Start of Block

From an optimization exercise on the open Yosys and OpenROAD flow, aimed at small area, a short achievable clock period and few clock cycles; shortcuts taken in it are not production practice. Only simulation tests tie the RTL to the original design; equivalence was not proved.

// armCpu
module armCpu (
	input  logic          clk,
	input  logic          reset,
	input  armPkg::word_t readData,
	output armPkg::word_t memAdr,
	output armPkg::word_t writeData,
	output logic          memWrite
);
==> flow/config.mk <==
export PLATFORM = sky130hd
export DESIGN_NAME = armCpu
export DESIGN_NICKNAME = armCpu
export VERILOG_FILES = /design/flow/design.v
export SDC_FILE = /design/flow/constraint.sdc
export NUM_CORES = 4
export LEC_CHECK = 0
export CAP_MARGIN = 20
export CORE_MARGIN = 2
export CORE_UTILIZATION = 40
export SLEW_MARGIN = 20
export TNS_END_PERCENT = 5
==> flow/constraint.sdc <==
create_clock -name core_clock -period 15.0 [get_ports {clk}]
set_input_delay 3.0000 -clock core_clock [delete_from_list [all_inputs] [get_ports {clk}]]
set_output_delay 3.0000 -clock core_clock [all_outputs]
set_load 0.01 [all_outputs]
standard.sh (not shown) runs the stock make flow with config.mk's settings and CLKGATE_MAP_FILE= SYNTH_SCRIPT=/design/flow/synth_recipe.tcl, a recipe that flattens the netlist after the stock synthesis.
==> flow/flow/run.sh <==
#!/bin/bash
# The standard layout, with timing repair aiming for setup slack well above zero
# at the design's clock period (the constraints themselves are unchanged), and
# plain buffers on the ports.
set -euo pipefail
bash standard.sh SETUP_SLACK_MARGIN=10 "BUFFER_PORTS_ARGS=-buffer_cell sky130_fd_sc_hd__buf_4" finish > make_finish.log 2>&1
Testbench counts at the start, summed over its fixed seeds: cycles 16,171.
Then changed:
--- a/flow/design.v
+++ b/flow/design.v
@@ -38,23 +38,23 @@
 	input  logic [31:0] b,
 	output logic [31:0] y0,
 	output logic [31:0] y1
 );
 	logic [15:0] one, two, neg;
 	logic [32:0] bx;
 	assign bx = {b, 1'b0};
 	genvar gi;
 	generate for (gi = 0; gi < 16; gi++) begin : g_enc
 		assign one[gi] = bx[2*gi+1] ^ bx[2*gi];
 		assign two[gi] = (bx[2*gi+2] & ~bx[2*gi+1] & ~bx[2*gi]) | (~bx[2*gi+2] & bx[2*gi+1] & bx[2*gi]);
-		assign neg[gi] = bx[2*gi+2];
+		assign neg[gi] = bx[2*gi+2] & ~(bx[2*gi+1] & bx[2*gi]);
 	end endgenerate
 	logic pp0_0;
 	assign pp0_0 = ((one[0] & a[0]) | (two[0] & 1'b0)) ^ neg[0];
 	logic pp0_1;
 	assign pp0_1 = ((one[0] & a[1]) | (two[0] & a[0])) ^ neg[0];
 	logic pp0_2;
 	assign pp0_2 = ((one[0] & a[2]) | (two[0] & a[1])) ^ neg[0];
 	logic pp0_3;
 	assign pp0_3 = ((one[0] & a[3]) | (two[0] & a[2])) ^ neg[0];
 	logic pp0_4;
 	assign pp0_4 = ((one[0] & a[4]) | (two[0] & a[3])) ^ neg[0];
@@ -1514,24 +1514,27 @@
 			dSetNZ <= readData[20];
 			dSetCV <= readData[20] && (readData[24:21] == 4'b0100 || readData[24:21] == 4'b0010);
 			case (readData[24:21])
 				4'b0000: dLogicSel <= (fOp == 2'b00) ? 2'b01 : 2'b00;
 				4'b1100: dLogicSel <= (fOp == 2'b00) ? 2'b10 : 2'b00;
 				4'b0001: dLogicSel <= (fOp == 2'b00) ? 2'b11 : 2'b00;
 				default: dLogicSel <= 2'b00;
 			endcase
 			brTarget <= brNext;
 			opA <= (eWrites && wIdx == fRa) ? aluResult : fRdA;
 			opB <= (eWrites && wIdx == fRb) ? aluResult : fRdB;
-		end else if (phLoad || phMul) begin
-			if (raIdx == pendIdx) opA <= rfWd;
-			if (rbIdx == pendIdx) opB <= rfWd;
+		end else if (phLoad) begin
+			if (raIdx == pendIdx) opA <= readData;
+			if (rbIdx == pendIdx) opB <= readData;
+		end else if (phMul) begin
+			if (raIdx == pendIdx) opA <= product;
+			if (rbIdx == pendIdx) opB <= product;
 		end
 		if (stallStart) begin
 			adrReg <= dIsMul ? csSum : sum;
 			wdReg <= dIsMul ? csCarry : opB;
 			pendIdx <= wIdx;
 			pendSetNZ <= dSetNZ;
 		end
 	end
 endmodule
 `default_nettype wire
Count of clock-buffer cells in the layout came out higher by 6.
Die area came out lower by 7.7%.
Cell area came out lower by 4.9%.
Wire length came out lower by 10%.
Register-to-register slack gains 150 ps.
Synthesized cell count came out lower by 18%.
Clock skew came out lower by 18 ps.
Fmax came out higher by 1.3%.
Via count came out lower by 14%.
Non-clock buffer count came out lower by 25.
Testbench counts after the change, summed over its fixed seeds: cycles 16,171.

## afterwards: timing with drivers on the ports
In the flow no input, the clock included, has a driving cell. The finished layouts below were timed again as built, in two steps.
Step 1: set_driving_cell puts a clkbuf_16 on clk and a buf_2 on each other input, an assumption about the parent block.
Step 2 moves the port delays by t, midway between the first and last clock arrival at a register: inputs arrive t later, outputs are due t later. That takes back most of the time a late clock gives input paths.
Three values: ideal, step 1, step 2; two values: the first two.
run | t (ns) | setup slack, ns | worst setup path after step 2 | latest minus earliest clock arrival (ns) | worst data-port slew with drivers (ns)
the first run | 0.750 | 9.412 / 9.274 / 8.524 | input to register | 0.057 / 0.057 | 0.24
the second run | 0.759 | 9.483 / 9.493 / 8.760 | input to register | 0.040 / 0.040 | 0.22
After both steps setup and hold are still met in every run listed. The setup slack of the first run, which loses most, moves by -0.138 ns with the drivers and by -0.888 ns with both steps.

End of Block

**TASK DESCRIPTION**
Output should match, line for line, the stretch of the material above from the line holding "pendSetNZ <= dSetNZ;" through the line holding "Step 1: set_driving_cell".

**WRITTEN RESPONSE**
 			pendSetNZ <= dSetNZ;
 		end
 	end
 endmodule
 `default_nettype wire
Count of clock-buffer cells in the layout came out higher by 6.
Die area came out lower by 7.7%.
Cell area came out lower by 4.9%.
Wire length came out lower by 10%.
Register-to-register slack gains 150 ps.
Synthesized cell count came out lower by 18%.
Clock skew came out lower by 18 ps.
Fmax came out higher by 1.3%.
Via count came out lower by 14%.
Non-clock buffer count came out lower by 25.
Testbench counts after the change, summed over its fixed seeds: cycles 16,171.

## afterwards: timing with drivers on the ports
In the flow no input, the clock included, has a driving cell. The finished layouts below were timed again as built, in two steps.
Step 1: set_driving_cell puts a clkbuf_16 on clk and a buf_2 on each other input, an assumption about the parent block.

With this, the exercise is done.